▸ Activity: Report how many lines of the material below contain the string "typedef". The reply is that number and no more.

================================

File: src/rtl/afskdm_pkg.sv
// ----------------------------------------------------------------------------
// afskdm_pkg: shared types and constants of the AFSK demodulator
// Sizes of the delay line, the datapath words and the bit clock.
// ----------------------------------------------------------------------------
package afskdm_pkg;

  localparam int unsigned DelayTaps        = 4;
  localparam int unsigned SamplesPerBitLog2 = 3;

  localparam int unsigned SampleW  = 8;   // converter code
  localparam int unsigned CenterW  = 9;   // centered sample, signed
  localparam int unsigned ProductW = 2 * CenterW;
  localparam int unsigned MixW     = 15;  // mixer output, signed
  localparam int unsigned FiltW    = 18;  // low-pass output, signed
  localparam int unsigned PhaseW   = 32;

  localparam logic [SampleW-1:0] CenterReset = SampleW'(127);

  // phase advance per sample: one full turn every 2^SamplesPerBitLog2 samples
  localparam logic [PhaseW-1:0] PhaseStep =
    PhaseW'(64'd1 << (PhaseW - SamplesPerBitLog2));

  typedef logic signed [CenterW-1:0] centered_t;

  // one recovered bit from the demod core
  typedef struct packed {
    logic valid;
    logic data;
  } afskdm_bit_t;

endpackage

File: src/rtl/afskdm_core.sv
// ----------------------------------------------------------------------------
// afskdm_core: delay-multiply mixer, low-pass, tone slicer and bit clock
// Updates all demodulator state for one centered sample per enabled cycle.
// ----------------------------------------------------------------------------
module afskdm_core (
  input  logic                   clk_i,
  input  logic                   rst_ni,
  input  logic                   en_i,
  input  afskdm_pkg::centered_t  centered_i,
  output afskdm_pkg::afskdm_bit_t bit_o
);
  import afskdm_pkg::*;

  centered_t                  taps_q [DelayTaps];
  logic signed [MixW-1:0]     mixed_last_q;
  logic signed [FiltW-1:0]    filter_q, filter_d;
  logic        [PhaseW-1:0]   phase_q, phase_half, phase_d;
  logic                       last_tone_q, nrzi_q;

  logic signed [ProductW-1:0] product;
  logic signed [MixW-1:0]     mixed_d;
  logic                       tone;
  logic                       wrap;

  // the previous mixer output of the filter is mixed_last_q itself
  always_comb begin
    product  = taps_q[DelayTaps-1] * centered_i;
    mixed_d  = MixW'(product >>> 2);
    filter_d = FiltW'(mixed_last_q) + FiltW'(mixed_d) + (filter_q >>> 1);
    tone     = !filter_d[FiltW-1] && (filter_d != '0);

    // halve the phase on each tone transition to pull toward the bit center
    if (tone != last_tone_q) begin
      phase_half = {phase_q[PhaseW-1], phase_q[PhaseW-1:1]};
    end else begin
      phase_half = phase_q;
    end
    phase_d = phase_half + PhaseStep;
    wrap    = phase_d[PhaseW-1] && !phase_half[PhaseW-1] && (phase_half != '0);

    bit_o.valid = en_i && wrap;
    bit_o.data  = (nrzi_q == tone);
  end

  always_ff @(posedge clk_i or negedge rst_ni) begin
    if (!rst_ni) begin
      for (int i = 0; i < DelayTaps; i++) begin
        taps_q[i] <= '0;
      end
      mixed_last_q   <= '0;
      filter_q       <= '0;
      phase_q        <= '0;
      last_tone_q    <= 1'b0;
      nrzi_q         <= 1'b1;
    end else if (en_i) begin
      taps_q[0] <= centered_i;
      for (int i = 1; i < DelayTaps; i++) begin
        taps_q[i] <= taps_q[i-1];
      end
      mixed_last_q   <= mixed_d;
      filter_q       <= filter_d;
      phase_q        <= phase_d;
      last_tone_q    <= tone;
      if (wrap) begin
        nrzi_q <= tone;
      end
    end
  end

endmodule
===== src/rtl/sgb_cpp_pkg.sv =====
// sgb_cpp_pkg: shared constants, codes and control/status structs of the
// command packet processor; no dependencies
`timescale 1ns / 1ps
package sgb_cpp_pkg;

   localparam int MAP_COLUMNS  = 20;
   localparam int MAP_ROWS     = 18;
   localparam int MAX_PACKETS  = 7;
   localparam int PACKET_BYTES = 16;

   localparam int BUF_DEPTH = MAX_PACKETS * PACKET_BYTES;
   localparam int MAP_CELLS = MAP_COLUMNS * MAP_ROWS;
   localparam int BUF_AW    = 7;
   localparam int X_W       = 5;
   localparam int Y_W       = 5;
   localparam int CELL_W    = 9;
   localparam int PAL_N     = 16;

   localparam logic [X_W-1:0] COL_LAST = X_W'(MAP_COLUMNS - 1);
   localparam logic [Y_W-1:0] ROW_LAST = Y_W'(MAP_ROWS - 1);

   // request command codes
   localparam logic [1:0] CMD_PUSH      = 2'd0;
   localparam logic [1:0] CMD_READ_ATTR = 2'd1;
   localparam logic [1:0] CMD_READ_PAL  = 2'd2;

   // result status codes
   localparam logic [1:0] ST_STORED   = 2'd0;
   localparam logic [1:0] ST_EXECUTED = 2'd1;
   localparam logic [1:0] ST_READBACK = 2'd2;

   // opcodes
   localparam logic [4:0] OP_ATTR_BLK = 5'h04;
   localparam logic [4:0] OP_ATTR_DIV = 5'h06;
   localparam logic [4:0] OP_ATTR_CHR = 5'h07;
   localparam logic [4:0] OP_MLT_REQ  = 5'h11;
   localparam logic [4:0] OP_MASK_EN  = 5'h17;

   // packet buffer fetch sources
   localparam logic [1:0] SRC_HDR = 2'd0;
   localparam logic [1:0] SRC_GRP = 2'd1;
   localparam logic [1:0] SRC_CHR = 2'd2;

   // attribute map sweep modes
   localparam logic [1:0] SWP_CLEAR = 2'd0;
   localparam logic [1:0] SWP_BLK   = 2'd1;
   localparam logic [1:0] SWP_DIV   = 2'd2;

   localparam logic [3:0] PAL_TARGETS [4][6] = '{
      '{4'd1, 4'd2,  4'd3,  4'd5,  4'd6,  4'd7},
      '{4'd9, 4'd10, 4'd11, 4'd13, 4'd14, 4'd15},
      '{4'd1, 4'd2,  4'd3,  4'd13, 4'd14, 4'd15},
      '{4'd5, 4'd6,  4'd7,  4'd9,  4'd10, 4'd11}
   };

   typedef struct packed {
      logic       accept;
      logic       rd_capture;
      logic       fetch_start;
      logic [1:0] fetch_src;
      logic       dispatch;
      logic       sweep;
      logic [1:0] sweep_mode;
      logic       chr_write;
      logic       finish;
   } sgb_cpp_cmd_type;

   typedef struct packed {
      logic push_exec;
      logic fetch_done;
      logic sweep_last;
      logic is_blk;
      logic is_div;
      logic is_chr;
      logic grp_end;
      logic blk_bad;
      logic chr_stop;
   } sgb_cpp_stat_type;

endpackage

================================

▸ Reply: 4